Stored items
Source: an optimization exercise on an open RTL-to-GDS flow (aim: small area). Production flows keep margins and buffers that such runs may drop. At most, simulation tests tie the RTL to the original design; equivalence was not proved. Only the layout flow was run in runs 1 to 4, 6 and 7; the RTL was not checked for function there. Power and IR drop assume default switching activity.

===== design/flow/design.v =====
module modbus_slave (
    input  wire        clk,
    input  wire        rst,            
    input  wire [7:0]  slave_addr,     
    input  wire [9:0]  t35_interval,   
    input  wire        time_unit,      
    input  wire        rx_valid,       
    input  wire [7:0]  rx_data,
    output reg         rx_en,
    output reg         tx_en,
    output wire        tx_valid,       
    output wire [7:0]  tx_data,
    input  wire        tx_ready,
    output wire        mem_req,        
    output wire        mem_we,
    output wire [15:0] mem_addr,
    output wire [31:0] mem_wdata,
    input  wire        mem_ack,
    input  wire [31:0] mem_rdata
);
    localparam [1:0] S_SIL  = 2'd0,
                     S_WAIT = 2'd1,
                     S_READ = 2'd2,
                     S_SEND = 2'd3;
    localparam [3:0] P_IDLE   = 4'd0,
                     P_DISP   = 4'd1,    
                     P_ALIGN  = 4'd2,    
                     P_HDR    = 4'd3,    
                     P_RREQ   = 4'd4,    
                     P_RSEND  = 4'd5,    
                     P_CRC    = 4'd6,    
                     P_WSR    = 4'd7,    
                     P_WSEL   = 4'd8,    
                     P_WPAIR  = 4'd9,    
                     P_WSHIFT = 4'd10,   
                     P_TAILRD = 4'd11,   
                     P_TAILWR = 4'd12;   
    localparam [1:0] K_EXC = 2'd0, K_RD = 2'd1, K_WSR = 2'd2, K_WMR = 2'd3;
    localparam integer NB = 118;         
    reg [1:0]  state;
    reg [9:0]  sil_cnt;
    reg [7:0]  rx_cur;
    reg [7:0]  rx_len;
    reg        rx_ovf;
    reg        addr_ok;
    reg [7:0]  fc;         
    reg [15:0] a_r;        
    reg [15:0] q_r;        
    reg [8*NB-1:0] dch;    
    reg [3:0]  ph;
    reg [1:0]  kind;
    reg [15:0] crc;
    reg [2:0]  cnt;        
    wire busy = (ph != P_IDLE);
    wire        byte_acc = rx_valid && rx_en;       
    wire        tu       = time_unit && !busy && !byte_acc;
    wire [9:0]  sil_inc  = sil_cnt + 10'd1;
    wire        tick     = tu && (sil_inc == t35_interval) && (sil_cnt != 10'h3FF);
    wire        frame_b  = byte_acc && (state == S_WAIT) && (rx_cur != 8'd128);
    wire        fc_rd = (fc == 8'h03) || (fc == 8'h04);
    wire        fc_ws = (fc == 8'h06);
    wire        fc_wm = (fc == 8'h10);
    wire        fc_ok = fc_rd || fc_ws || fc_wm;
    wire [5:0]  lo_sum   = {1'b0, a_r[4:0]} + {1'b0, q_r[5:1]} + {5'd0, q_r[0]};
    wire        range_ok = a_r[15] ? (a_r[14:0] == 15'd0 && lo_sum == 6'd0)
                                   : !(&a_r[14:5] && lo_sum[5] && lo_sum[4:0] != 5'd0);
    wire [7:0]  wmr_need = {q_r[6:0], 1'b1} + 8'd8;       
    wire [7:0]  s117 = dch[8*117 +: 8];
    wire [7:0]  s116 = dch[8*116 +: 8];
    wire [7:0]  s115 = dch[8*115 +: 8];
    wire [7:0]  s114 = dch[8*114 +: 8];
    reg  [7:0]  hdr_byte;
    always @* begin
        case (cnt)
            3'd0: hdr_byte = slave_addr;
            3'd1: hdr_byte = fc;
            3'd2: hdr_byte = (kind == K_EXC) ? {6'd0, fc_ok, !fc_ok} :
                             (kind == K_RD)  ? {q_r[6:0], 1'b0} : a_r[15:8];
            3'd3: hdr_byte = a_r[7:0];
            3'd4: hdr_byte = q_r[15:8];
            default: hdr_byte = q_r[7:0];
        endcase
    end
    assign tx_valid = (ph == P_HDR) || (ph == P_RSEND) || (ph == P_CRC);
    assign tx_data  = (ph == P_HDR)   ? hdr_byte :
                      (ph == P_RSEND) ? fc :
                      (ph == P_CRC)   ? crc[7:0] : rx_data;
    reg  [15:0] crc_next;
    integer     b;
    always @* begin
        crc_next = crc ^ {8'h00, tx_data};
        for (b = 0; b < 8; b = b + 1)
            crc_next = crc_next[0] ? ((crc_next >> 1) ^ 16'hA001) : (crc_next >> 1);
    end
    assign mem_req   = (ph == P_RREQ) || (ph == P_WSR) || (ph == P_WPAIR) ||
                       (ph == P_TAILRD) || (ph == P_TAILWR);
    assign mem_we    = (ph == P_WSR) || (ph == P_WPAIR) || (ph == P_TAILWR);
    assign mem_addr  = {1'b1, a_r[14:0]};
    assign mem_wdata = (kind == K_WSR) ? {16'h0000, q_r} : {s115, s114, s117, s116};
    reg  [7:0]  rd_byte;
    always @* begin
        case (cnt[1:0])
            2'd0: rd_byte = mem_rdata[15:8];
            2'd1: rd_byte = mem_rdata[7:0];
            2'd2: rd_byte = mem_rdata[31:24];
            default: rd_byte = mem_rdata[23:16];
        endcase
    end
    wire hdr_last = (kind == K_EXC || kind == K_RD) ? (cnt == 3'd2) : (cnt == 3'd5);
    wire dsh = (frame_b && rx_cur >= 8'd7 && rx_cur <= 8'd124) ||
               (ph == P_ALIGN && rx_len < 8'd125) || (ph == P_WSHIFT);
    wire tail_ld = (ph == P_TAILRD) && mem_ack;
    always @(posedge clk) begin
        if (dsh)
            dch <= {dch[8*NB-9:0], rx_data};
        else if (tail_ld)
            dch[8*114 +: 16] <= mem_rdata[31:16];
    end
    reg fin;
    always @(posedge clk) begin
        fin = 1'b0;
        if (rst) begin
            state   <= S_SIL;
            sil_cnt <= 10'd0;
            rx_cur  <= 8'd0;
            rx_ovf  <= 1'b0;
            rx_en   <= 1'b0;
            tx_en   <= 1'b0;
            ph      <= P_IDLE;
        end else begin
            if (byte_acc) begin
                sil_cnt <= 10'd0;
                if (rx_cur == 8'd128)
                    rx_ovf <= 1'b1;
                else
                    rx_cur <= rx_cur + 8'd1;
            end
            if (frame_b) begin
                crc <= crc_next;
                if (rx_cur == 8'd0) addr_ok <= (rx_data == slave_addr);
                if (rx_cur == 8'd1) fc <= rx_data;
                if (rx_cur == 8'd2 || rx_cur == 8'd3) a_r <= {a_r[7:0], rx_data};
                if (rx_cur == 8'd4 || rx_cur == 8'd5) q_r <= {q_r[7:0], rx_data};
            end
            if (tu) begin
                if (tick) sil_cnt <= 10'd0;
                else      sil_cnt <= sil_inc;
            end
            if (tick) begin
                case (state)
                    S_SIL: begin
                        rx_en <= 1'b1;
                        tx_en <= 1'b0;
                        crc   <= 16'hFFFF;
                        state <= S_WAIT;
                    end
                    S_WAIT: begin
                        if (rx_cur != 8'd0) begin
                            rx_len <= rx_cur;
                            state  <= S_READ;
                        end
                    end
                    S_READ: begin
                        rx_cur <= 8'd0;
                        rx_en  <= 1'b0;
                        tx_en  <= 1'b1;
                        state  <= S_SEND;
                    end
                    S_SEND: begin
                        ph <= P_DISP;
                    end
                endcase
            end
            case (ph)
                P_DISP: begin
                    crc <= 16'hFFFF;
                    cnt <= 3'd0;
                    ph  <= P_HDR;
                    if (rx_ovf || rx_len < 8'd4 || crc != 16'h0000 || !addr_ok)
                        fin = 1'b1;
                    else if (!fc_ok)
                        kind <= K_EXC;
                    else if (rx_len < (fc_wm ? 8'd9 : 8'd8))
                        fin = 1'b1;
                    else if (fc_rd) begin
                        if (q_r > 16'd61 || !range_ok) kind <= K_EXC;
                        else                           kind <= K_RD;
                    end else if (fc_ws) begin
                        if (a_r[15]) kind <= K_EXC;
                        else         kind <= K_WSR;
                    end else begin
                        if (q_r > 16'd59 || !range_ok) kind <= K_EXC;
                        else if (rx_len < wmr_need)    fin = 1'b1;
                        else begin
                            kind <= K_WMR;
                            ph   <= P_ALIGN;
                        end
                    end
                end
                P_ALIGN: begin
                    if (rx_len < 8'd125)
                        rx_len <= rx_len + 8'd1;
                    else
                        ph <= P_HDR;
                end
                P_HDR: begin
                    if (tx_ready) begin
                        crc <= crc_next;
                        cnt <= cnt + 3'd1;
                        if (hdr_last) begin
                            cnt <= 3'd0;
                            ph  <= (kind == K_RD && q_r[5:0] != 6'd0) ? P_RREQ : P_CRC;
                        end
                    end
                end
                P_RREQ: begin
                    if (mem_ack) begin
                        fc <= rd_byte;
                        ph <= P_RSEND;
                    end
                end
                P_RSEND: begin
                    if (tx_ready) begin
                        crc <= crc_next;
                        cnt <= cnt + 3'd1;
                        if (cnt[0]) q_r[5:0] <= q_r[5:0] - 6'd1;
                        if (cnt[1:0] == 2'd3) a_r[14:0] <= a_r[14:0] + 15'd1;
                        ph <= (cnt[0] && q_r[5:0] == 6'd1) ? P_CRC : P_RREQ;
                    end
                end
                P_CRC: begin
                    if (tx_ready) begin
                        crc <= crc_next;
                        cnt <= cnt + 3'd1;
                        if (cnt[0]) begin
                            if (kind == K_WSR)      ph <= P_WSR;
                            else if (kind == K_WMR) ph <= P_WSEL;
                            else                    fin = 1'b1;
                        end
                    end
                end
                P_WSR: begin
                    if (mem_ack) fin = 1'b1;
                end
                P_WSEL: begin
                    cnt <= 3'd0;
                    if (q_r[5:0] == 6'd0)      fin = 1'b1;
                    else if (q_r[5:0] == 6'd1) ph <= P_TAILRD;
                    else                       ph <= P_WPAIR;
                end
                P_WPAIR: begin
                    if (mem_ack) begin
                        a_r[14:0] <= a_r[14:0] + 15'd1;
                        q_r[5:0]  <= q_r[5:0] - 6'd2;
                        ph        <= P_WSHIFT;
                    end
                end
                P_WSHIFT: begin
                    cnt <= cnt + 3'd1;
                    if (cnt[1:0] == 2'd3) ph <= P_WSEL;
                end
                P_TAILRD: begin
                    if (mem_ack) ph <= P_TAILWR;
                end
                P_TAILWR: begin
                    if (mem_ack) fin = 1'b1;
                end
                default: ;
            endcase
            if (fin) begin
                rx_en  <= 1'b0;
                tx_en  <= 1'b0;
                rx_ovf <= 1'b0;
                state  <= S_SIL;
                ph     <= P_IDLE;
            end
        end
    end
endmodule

Description of the task
What are the lines of the data above that include the string "busy"? Copy them.

Exercise output
    wire busy = (ph != P_IDLE);
    wire        tu       = time_unit && !busy && !byte_acc;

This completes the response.